## WHAT YOU WILL DO
Write out all of the data again, exactly as it reads.

## EXERCISE INPUTS
--

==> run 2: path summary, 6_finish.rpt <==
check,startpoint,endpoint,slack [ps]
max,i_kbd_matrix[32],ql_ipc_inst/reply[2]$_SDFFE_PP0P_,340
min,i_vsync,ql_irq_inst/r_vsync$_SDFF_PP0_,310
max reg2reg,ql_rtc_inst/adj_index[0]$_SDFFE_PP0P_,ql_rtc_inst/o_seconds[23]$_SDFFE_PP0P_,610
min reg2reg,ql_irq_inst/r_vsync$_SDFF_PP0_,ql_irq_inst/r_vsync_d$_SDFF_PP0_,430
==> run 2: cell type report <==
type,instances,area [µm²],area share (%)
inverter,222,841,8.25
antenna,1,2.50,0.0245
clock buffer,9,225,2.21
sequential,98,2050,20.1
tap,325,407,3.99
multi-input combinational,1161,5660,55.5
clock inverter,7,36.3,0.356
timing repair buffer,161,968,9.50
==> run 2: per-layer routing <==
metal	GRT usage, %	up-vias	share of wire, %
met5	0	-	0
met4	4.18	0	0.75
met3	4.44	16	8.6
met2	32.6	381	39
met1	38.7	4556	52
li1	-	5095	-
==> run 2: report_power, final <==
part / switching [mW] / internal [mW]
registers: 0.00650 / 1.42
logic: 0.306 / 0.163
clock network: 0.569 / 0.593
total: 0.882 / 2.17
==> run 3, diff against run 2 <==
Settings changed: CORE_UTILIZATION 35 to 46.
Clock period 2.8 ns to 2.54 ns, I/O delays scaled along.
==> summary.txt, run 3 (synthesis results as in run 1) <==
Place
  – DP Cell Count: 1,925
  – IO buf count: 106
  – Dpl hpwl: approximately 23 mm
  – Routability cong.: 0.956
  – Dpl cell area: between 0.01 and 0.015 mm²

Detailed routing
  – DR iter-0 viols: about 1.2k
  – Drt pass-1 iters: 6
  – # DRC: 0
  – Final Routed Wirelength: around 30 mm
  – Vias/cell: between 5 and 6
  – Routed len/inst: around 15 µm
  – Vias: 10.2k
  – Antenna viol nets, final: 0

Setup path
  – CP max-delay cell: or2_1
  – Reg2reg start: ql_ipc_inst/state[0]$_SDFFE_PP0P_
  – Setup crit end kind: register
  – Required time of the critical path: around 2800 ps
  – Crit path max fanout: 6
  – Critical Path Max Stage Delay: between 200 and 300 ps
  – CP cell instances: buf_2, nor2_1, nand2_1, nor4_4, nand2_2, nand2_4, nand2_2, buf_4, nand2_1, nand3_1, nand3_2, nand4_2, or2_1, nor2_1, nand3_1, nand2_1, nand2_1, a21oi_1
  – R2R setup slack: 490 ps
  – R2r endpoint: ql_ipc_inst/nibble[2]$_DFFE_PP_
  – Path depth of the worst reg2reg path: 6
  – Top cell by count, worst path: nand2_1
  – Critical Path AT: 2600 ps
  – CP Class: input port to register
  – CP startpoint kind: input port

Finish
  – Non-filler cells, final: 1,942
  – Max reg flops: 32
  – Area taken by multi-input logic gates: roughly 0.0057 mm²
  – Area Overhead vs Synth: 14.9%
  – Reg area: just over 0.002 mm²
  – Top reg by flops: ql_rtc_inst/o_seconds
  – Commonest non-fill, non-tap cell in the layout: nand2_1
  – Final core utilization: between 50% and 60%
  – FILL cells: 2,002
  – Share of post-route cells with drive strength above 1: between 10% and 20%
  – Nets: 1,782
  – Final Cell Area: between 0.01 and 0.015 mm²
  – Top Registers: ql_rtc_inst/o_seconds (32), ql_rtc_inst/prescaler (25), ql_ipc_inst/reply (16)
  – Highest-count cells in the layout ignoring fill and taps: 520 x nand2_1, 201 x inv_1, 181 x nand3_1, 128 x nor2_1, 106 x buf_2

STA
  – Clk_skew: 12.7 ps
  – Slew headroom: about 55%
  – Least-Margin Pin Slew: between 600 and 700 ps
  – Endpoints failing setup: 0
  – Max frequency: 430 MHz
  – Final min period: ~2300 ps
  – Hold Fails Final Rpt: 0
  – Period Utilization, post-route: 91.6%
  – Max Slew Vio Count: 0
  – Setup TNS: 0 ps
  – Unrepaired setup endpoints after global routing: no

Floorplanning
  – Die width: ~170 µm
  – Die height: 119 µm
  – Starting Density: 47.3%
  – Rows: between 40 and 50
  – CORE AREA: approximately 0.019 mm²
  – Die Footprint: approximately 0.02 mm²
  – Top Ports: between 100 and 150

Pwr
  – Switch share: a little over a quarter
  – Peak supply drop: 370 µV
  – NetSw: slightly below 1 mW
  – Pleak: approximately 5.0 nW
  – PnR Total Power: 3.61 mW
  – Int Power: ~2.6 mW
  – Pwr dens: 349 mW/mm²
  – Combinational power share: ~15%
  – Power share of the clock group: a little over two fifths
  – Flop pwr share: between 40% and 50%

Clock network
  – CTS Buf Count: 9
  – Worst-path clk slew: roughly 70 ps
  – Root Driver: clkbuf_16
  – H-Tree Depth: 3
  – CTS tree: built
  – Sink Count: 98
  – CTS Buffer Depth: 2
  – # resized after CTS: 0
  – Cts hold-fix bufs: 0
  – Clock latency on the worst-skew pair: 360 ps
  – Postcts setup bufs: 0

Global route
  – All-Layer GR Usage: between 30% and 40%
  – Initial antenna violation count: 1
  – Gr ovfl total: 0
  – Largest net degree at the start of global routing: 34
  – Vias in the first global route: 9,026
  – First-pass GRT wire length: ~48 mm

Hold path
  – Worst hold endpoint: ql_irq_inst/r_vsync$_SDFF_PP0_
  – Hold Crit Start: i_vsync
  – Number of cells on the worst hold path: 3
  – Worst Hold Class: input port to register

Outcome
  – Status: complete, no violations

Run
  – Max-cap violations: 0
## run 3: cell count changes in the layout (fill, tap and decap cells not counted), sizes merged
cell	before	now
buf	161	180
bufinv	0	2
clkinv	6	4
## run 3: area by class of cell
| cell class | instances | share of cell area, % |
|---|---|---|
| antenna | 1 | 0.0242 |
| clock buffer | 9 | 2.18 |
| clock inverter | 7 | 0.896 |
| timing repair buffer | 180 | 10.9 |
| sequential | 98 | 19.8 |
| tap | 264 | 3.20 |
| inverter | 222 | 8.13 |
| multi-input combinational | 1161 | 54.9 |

--

## SOLUTION BELOW
==> run 2: path summary, 6_finish.rpt <==
check,startpoint,endpoint,slack [ps]
max,i_kbd_matrix[32],ql_ipc_inst/reply[2]$_SDFFE_PP0P_,340
min,i_vsync,ql_irq_inst/r_vsync$_SDFF_PP0_,310
max reg2reg,ql_rtc_inst/adj_index[0]$_SDFFE_PP0P_,ql_rtc_inst/o_seconds[23]$_SDFFE_PP0P_,610
min reg2reg,ql_irq_inst/r_vsync$_SDFF_PP0_,ql_irq_inst/r_vsync_d$_SDFF_PP0_,430
==> run 2: cell type report <==
type,instances,area [µm²],area share (%)
inverter,222,841,8.25
antenna,1,2.50,0.0245
clock buffer,9,225,2.21
sequential,98,2050,20.1
tap,325,407,3.99
multi-input combinational,1161,5660,55.5
clock inverter,7,36.3,0.356
timing repair buffer,161,968,9.50
==> run 2: per-layer routing <==
metal	GRT usage, %	up-vias	share of wire, %
met5	0	-	0
met4	4.18	0	0.75
met3	4.44	16	8.6
met2	32.6	381	39
met1	38.7	4556	52
li1	-	5095	-
==> run 2: report_power, final <==
part / switching [mW] / internal [mW]
registers: 0.00650 / 1.42
logic: 0.306 / 0.163
clock network: 0.569 / 0.593
total: 0.882 / 2.17
==> run 3, diff against run 2 <==
Settings changed: CORE_UTILIZATION 35 to 46.
Clock period 2.8 ns to 2.54 ns, I/O delays scaled along.
==> summary.txt, run 3 (synthesis results as in run 1) <==
Place
  – DP Cell Count: 1,925
  – IO buf count: 106
  – Dpl hpwl: approximately 23 mm
  – Routability cong.: 0.956
  – Dpl cell area: between 0.01 and 0.015 mm²

Detailed routing
  – DR iter-0 viols: about 1.2k
  – Drt pass-1 iters: 6
  – # DRC: 0
  – Final Routed Wirelength: around 30 mm
  – Vias/cell: between 5 and 6
  – Routed len/inst: around 15 µm
  – Vias: 10.2k
  – Antenna viol nets, final: 0

Setup path
  – CP max-delay cell: or2_1
  – Reg2reg start: ql_ipc_inst/state[0]$_SDFFE_PP0P_
  – Setup crit end kind: register
  – Required time of the critical path: around 2800 ps
  – Crit path max fanout: 6
  – Critical Path Max Stage Delay: between 200 and 300 ps
  – CP cell instances: buf_2, nor2_1, nand2_1, nor4_4, nand2_2, nand2_4, nand2_2, buf_4, nand2_1, nand3_1, nand3_2, nand4_2, or2_1, nor2_1, nand3_1, nand2_1, nand2_1, a21oi_1
  – R2R setup slack: 490 ps
  – R2r endpoint: ql_ipc_inst/nibble[2]$_DFFE_PP_
  – Path depth of the worst reg2reg path: 6
  – Top cell by count, worst path: nand2_1
  – Critical Path AT: 2600 ps
  – CP Class: input port to register
  – CP startpoint kind: input port

Finish
  – Non-filler cells, final: 1,942
  – Max reg flops: 32
  – Area taken by multi-input logic gates: roughly 0.0057 mm²
  – Area Overhead vs Synth: 14.9%
  – Reg area: just over 0.002 mm²
  – Top reg by flops: ql_rtc_inst/o_seconds
  – Commonest non-fill, non-tap cell in the layout: nand2_1
  – Final core utilization: between 50% and 60%
  – FILL cells: 2,002
  – Share of post-route cells with drive strength above 1: between 10% and 20%
  – Nets: 1,782
  – Final Cell Area: between 0.01 and 0.015 mm²
  – Top Registers: ql_rtc_inst/o_seconds (32), ql_rtc_inst/prescaler (25), ql_ipc_inst/reply (16)
  – Highest-count cells in the layout ignoring fill and taps: 520 x nand2_1, 201 x inv_1, 181 x nand3_1, 128 x nor2_1, 106 x buf_2

STA
  – Clk_skew: 12.7 ps
  – Slew headroom: about 55%
  – Least-Margin Pin Slew: between 600 and 700 ps
  – Endpoints failing setup: 0
  – Max frequency: 430 MHz
  – Final min period: ~2300 ps
  – Hold Fails Final Rpt: 0
  – Period Utilization, post-route: 91.6%
  – Max Slew Vio Count: 0
  – Setup TNS: 0 ps
  – Unrepaired setup endpoints after global routing: no

Floorplanning
  – Die width: ~170 µm
  – Die height: 119 µm
  – Starting Density: 47.3%
  – Rows: between 40 and 50
  – CORE AREA: approximately 0.019 mm²
  – Die Footprint: approximately 0.02 mm²
  – Top Ports: between 100 and 150

Pwr
  – Switch share: a little over a quarter
  – Peak supply drop: 370 µV
  – NetSw: slightly below 1 mW
  – Pleak: approximately 5.0 nW
  – PnR Total Power: 3.61 mW
  – Int Power: ~2.6 mW
  – Pwr dens: 349 mW/mm²
  – Combinational power share: ~15%
  – Power share of the clock group: a little over two fifths
  – Flop pwr share: between 40% and 50%

Clock network
  – CTS Buf Count: 9
  – Worst-path clk slew: roughly 70 ps
  – Root Driver: clkbuf_16
  – H-Tree Depth: 3
  – CTS tree: built
  – Sink Count: 98
  – CTS Buffer Depth: 2
  – # resized after CTS: 0
  – Cts hold-fix bufs: 0
  – Clock latency on the worst-skew pair: 360 ps
  – Postcts setup bufs: 0

Global route
  – All-Layer GR Usage: between 30% and 40%
  – Initial antenna violation count: 1
  – Gr ovfl total: 0
  – Largest net degree at the start of global routing: 34
  – Vias in the first global route: 9,026
  – First-pass GRT wire length: ~48 mm

Hold path
  – Worst hold endpoint: ql_irq_inst/r_vsync$_SDFF_PP0_
  – Hold Crit Start: i_vsync
  – Number of cells on the worst hold path: 3
  – Worst Hold Class: input port to register

Outcome
  – Status: complete, no violations

Run
  – Max-cap violations: 0
## run 3: cell count changes in the layout (fill, tap and decap cells not counted), sizes merged
cell	before	now
buf	161	180
bufinv	0	2
clkinv	6	4
## run 3: area by class of cell
| cell class | instances | share of cell area, % |
|---|---|---|
| antenna | 1 | 0.0242 |
| clock buffer | 9 | 2.18 |
| clock inverter | 7 | 0.896 |
| timing repair buffer | 180 | 10.9 |
| sequential | 98 | 19.8 |
| tap | 264 | 3.20 |
| inverter | 222 | 8.13 |
| multi-input combinational | 1161 | 54.9 |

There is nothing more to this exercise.